Sapienza University of Rome, Italy

Scientific Tracks Abstracts : Dermatol Res Skin Care

Abstract:

Microorganisms and opportunistic pathogens can cause persistent infections due to their peculiar antibiotic resistance mechanisms and to their ability to adhere and form biofilm. Biofilm resistance to antimicrobials is a complex phenomenon, not only driven by genetic mutation inducing resistance, but also by means of increased microbial cell density that supports horizontal gene transfer across cells. The interest in the development of new approaches for the prevention and treatment of bacterial biofilm (BB) formation has recently increased. Experimental data indicated that EOs are able to modulate biofilm production of different Grampositive (Pseudomonas aeruginosa, PA) and Gram-negative (Staphylococcus aureus and Staphylococcus epidermidis, SA and SE) bacterial strains. In particular, EOs influenced biofilm production with unpredictable results leading to either BB inhibition or reduction depending both on EOs’ chemical composition and on type of microorganism. Aim of this presentation is to demonstrate how application of machine learning (ML) application to complex matrix of data from 89 essential oils (EOs) chemical analysis and their related in vitro experimental antibiofilm potencies can lead to hypothesize on the mechanism of action of EOs’ chemical components. To elucidate the obtained experimental results, ML algorithms were applied leading to statistically robust classification models. Analysis of the models in term of feature importance and partial dependence plots led to indicating those chemical components mainly responsible for biofilm production, inhibition or stimulation for each studied strain, respectively.
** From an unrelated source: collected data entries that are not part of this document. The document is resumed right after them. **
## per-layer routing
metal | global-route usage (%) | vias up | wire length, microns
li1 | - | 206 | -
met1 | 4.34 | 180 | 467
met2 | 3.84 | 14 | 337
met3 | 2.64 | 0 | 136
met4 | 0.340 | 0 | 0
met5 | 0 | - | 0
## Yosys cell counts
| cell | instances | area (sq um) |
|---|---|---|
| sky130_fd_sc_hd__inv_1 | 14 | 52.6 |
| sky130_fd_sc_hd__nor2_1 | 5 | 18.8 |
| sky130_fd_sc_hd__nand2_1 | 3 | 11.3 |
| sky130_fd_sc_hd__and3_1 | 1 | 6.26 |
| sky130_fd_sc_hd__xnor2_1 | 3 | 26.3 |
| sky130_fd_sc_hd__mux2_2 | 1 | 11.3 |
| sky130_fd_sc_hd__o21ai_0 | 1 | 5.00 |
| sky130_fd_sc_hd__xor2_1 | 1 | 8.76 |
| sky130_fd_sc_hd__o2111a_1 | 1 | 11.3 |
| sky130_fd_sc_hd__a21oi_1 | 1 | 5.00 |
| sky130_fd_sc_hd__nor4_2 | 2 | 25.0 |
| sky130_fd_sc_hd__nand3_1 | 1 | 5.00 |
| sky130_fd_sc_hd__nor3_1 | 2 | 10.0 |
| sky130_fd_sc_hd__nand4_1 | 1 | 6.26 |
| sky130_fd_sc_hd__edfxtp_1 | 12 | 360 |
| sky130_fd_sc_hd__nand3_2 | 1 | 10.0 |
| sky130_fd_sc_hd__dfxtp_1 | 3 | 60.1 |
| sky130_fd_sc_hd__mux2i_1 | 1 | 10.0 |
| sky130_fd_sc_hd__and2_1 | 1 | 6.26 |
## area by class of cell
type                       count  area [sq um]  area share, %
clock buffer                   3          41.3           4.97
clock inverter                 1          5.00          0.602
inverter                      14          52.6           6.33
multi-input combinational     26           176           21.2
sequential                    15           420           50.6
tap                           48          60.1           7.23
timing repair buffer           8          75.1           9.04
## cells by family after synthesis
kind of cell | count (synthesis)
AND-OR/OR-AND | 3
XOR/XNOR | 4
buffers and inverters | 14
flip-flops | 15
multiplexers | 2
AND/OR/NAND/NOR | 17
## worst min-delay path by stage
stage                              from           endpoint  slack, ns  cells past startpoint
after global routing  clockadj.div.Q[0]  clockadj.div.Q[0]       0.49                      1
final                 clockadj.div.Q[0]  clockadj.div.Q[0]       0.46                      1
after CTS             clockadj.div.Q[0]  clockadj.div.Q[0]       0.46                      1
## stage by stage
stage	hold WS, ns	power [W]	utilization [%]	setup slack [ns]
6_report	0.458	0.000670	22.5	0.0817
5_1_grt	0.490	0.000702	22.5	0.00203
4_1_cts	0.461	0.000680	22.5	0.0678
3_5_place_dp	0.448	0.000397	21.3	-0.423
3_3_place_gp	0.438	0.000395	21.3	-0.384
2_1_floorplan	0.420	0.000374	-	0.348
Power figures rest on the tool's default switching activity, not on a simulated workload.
==> flow/design.v <==
`timescale 1ns / 1ps
module i2cSlave (
  rst_p,  
  sda, scl,
  myReg0,
  myReg1,
  myReg4,
  myReg5,
  dbg
);
parameter [6:0] i2c_address = 7'h10;
input rst_p;
inout sda;
input scl;
output reg [7:0] myReg0 = 8'h00;
output reg [7:0] myReg1 = 8'h00;
input [7:0] myReg4;
input [7:0] myReg5;
output [5:0] dbg;
reg     sda_out = 1'b1;
assign  sda = sda_out ? 1'bz : 1'b0;
reg             start_detect = 0;
reg             start_resetter = 0;
wire            start_rst = rst_p | start_resetter;
always @ (posedge start_rst or negedge sda)
begin
        if (start_rst)
                start_detect <= 1'b0;
        else
                start_detect <= scl;
end
always @ (posedge rst_p or posedge scl)
begin
        if (rst_p)
                start_resetter <= 1'b0;
        else
                start_resetter <= start_detect;
end
reg             stop_detect = 0;
reg             stop_resetter = 0;
wire            stop_rst = rst_p | stop_resetter;
always @ (posedge stop_rst or posedge sda)
begin   
        if (stop_rst)
                stop_detect <= 1'b0;
        else
                stop_detect <= scl;
end
always @ (posedge rst_p or posedge scl)
begin   
        if (rst_p)
                stop_resetter <= 1'b0;
        else
                stop_resetter <= stop_detect;
end
reg [3:0]       bit_counter = 4'h0;
wire            lsb_bit = (bit_counter == 4'h7) && !start_detect;
wire            ack_bit = (bit_counter == 4'h8) && !start_detect;
always @ (negedge scl)
begin
        if (ack_bit || start_detect)
                bit_counter <= 4'h0;
        else
                bit_counter <= bit_counter + 4'h1;
end
reg [7:0]       input_shift;
wire            address_detect = (input_shift[7:1] == i2c_address);
wire            read_write_bit = input_shift[0];
always @ (posedge scl)  
begin
        if (!ack_bit)
                input_shift <= {input_shift[6:0], sda};
end
reg             master_ack;
always @ (posedge scl)
begin
        if (ack_bit)
                master_ack <= ~sda;
end
parameter [2:0] STATE_IDLE      = 3'h0,
                STATE_DEV_ADDR  = 3'h1,
                STATE_READ      = 3'h2,
                STATE_IDX_PTR   = 3'h3,
                STATE_WRITE     = 3'h4;
reg [2:0]       state = STATE_IDLE;
wire            write_strobe = (state == STATE_WRITE) && ack_bit;
always @ (negedge scl)
begin
		if (start_detect)
                state <= STATE_DEV_ADDR;
        else if (ack_bit)
        begin
                case (state)
                STATE_DEV_ADDR:
                        if (!address_detect)
                                state <= STATE_IDLE;
                        else if (read_write_bit)
                                state <= STATE_READ;
                        else
                                state <= STATE_IDX_PTR;
                STATE_READ:
                        if (master_ack)
                                state <= STATE_READ;
                        else
                                state <= STATE_IDLE;
                STATE_IDX_PTR:
                        state <= STATE_WRITE;
                STATE_WRITE:
                        state <= STATE_WRITE;
				default:  
						state <= STATE_IDLE;
                endcase
        end
end
reg [7:0] index_pointer = 8'h00;
always @ (negedge scl)
begin
		if (ack_bit)
        begin
                if (state == STATE_IDX_PTR)
                        index_pointer <= input_shift;
                else
                        index_pointer <= index_pointer + 8'h01;
        end
end
always @ (negedge scl)
begin
	if (write_strobe)
    begin
		case (index_pointer)
		8'h30: myReg0 <= input_shift;
        8'h31: myReg1 <= input_shift;
		endcase
	end
end
reg [7:0] output_shift;
always @ (negedge scl)
begin   
    if (lsb_bit)
    begin   
        case (index_pointer)
        8'h30: output_shift <= myReg0;
        8'h31: output_shift <= myReg1;
        8'h34: output_shift <= myReg4;
        8'h35: output_shift <= myReg5;
	    default: output_shift <= 8'hca;
        endcase
    end
    else
        output_shift <= {output_shift[6:0], 1'b0};
end
always @ (negedge scl)  
begin   
		if (start_detect)
                sda_out <= 1'b1;
        else if (lsb_bit)
        begin   
                sda_out <=
                    !(((state == STATE_DEV_ADDR) && address_detect) ||
                      (state == STATE_IDX_PTR) ||
                      (state == STATE_WRITE));
        end
        else if (ack_bit)
        begin
                if (((state == STATE_READ) && master_ack) ||
                    ((state == STATE_DEV_ADDR) &&
                        address_detect && read_write_bit))
                        sda_out <= output_shift[7];
                else
                        sda_out <= 1'b1;
        end
        else if (state == STATE_READ)
                sda_out <= output_shift[7];
        else
                sda_out <= 1'b1;
end
assign dbg = {state, start_detect, address_detect, ack_bit};
endmodule
==> flow/run.sh <==
#!/bin/bash
# OpenROAD 26Q1-2900-gdf79404cd8, Yosys 0.63+post, stock flow scripts
make -C /OpenROAD-flow-scripts/flow DESIGN_CONFIG=/design/flow/config.mk WORK_HOME=/design/flow/orfs finish
==> flow/config.mk <==
export PLATFORM = sky130hd
export DESIGN_NAME = i2cSlave
export DESIGN_NICKNAME = i2cSlave
export VERILOG_FILES = /design/flow/design.v
export SDC_FILE = /design/flow/constraint.sdc
export NUM_CORES = 4
export LEC_CHECK = 1
export CORE_AREA = 10 10 70 70
export DIE_AREA = 0 0 80 80
==> flow/constraint.sdc <==
current_design i2cSlave

set clk_period 1.4
set clk_io_pct 0.2

create_clock -name clk0 -period $clk_period [get_ports {scl}]
create_clock -name clk1 -period $clk_period [get_ports {sda}]

set non_clock_inputs [all_inputs -no_clocks]
set_input_delay [expr $clk_period * $clk_io_pct] -clock clk0 $non_clock_inputs
set_output_delay [expr $clk_period * $clk_io_pct] -clock clk0 [all_outputs]
==> results.txt <==
run results: num rows=21, critical path endpoint category=output pin, setup slack, reg-to-reg=0.21 ns, RSZ-0062 raised after global routing=yes, worst vdd ir=0.454 mV, largest net degree at the start of global routing=5, Post-Route WL=699 um, WL/cell=6.35 um, Avg Synthesized Cell Area=8.71 sq um, clk root buf=clkbuf_4, WP data required=1.12 ns, CP startpoint=bit_counter[1], R2R depth=5, Worst-path clk slew=0.03 ns, Placeable Area=3420 sq um, Switching Fraction=25.7%, Setup WS pre-CTS=-0.737 ns, clock sink total=6, leakage=0.283 nW, CTS max path bufs=2, outcome=finished with violations, sequential power share=44.5%, total number of yosys warnings=2, r2r endpoint=state[2], pwr dens=773 nW/um^2, Area Growth Syn to Fin=28.1%, Max-cap violations=0, initial antenna violation count=0, Critical Path Source Type=flip-flop, Die W=80 um, global-route wire length before repair=1.10 mm, NetSw=104 uW, most numerous logic cell after layout=conb_1, layout cells sized above 1=32.8%, Final Max Tran Viols=0, die area=6400 sq um, tool warnings=54, Post-CTS Hold Buffers=0, # IOs=41, first-pass detailed-route iteration total=2, IO Port Bufs=3, clock share of power=54.7%, Cells after Synth=47, RR Startpoint=bit_counter[1], DIE HEIGHT=80 um, most instantiated logic cells after routing=conb_1 (20), buf_4 (8), inv_1 (7), htree depth=1, worst clock skew=0.0112 ns, FP Util=12.0%, vias in the first global route=297, HPWL after DPL=601 um, logic area=193 sq um, Seq/Total Area, Yosys=34.3%, final setup violation count=3, # DRC=0, All-Layer GR Usage=2.05%, WS Path Type=flip-flop to output pin, Reg area=143 sq um, Crit Path Max Fanout=2, Critical Path End=dbg[0], number of diodes=0, GR Overflow Total=0, CTS tree=yes, vias per cell=2.45, FILL cells=404, type of the worst min-delay path=flip-flop to flip-flop, flops out of synthesis=6, Distinct cells, synth=14, Num CTS Buffers=3, YS chip area=409 sq um, PnR worst setup slack=-0.628 ns, Routed Antenna Nets=0, Comb pwr share=0.8%, Post-Place Cells=101, failing checks=negative setup slack, final cell count without fillers=110, ys cells=47, vias=270, DR iter-0 viols=2, routability cong.=0.730, Mapped Area=409 sq um, WP data arrival=1.75 ns, Fin. Hold Viols=0, total internal power=301 uW
==> flip-flops by register name, summed over array words and instances (netlist names) <==
register / count
state: 2
bit_counter: 4
==> power by group through the flow <==
stage / sequential [mW] / clock [mW] / combinational, mW
CTS: 0.180 / 0.236 / 0.00509
global route: 0.180 / 0.263 / 0.00627
finish: 0.180 / 0.221 / 0.00326
==> critical path: stages (launching register included) <==
cell     delay (ns)
dfxtp_2        0.31
inv_2          0.06
ha_4           0.14
nand2_4        0.06
nor2_4         0.09
buf_2          0.10
==> per-stage QoR <==
stage,power [mW],utilization (%),TNS [ns],hold slack [ns],instance area (sq um)
3_3_place_gp,0.219,14.1,-1.49,0.469,480
6_report,0.405,15.3,-1.36,0.504,524
5_1_grt,0.449,15.3,-1.57,0.530,524
2_1_floorplan,0.253,-,-0.366,0.419,498
3_5_place_dp,0.218,14.1,-1.50,0.476,480
4_1_cts,0.422,15.1,-1.43,0.486,514
==> kinds of logic after synthesis <==
group | after synthesis | synth area share, %
fa+ha+maj | 2 | 6.12
flops | 6 | 34.3
simple gates | 11 | 14.1
other cells | 1 | 0.917
compound gates | 2 | 2.44
buf+inv | 25 | 42.2
==> layout make-up <==
class | count | share of cell area (%)
timing repair buffer | 11 | 14.3
clock buffer | 3 | 4.30
clock inverter | 6 | 4.30
multi-input combinational | 35 | 36.8
inverter | 3 | 2.15
tap | 46 | 11.0
sequential | 6 | 27.2
==> how the worst min path moves through the flow <==
stage	end	start	cells after the start	slack, ns
5_1_grt	bit_counter[0]	bit_counter[0]	2	0.53
4_1_cts	bit_counter[3]	bit_counter[3]	1	0.49
6_report	bit_counter[0]	bit_counter[0]	2	0.50
==> synth_stat cells <==
| cell | number | area, sq um |
|---|---|---|
| ha_1 | 2 | 25.0 |
| nand3_1 | 3 | 15.0 |
| conb_1 | 1 | 3.75 |
| nand2b_1 | 1 | 6.26 |
| nor2_2 | 1 | 6.26 |
| dfxtp_1 | 4 | 80.1 |
| o21ai_1 | 1 | 5.00 |
| inv_1 | 4 | 15.0 |
| nand2_1 | 1 | 3.75 |
| nor2_1 | 2 | 7.51 |
| buf_4 | 21 | 158 |
| edfxtp_1 | 2 | 60.1 |
| o21ai_0 | 1 | 5.00 |
| nor2b_1 | 3 | 18.8 |
==> metal layers <==
metal  up-vias  wire length, um  global-route usage, %
li1        138                -                      -
met2        20              263                   2.01
met4         0               24                   1.41
met1       110              339                   2.75
met3         2               71                   1.59
met5         -                0                      0
==> timing repair <==
| action | CTS | global route |
|---|---|---|
| pin swaps | 1 | 0 |
| buffers inserted | 1 | 0 |
| setup endpoints to repair | 3 | 3 |
| gates resized | 9 | 2 |
| endpoints found under the hold margin | 0 | 0 |
No activity file was given, so power comes from the tool's default toggle rates.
Data from these investigations represent the basis for future experiments that could enable to produce blends of EOs specifically engineered to obtain more potent anti-biofilm efficacy applicable in many fields such as airborne decontamination, products for dermatological and respiratory tract infections, and others.

Biography:

Rino Ragno is an Associate Professor of Medicinal Chemistry as Department of Dug Chemistry and Technology of Sapienza University of Rome. He is the coordinator of the Rome center for Molecular Design (RCMD) lab and has published more than 120 papers in peer-reviewed journals in English with more than 2700 citations (scopus.com accessed July 2019), an h-index of 31, 3 patents, four books or book chapters, presented his work at numerous conferences and symposia. In 2005 he was awarded by the Italian Chemistry Society’s Medicinal Chemistry Division for his research in the medicinal chemistry field. His main research fields are focused on the application of computational methods to medicinal chemistry and extraction of essential oils aimed to characterize them chemically and microbiologically.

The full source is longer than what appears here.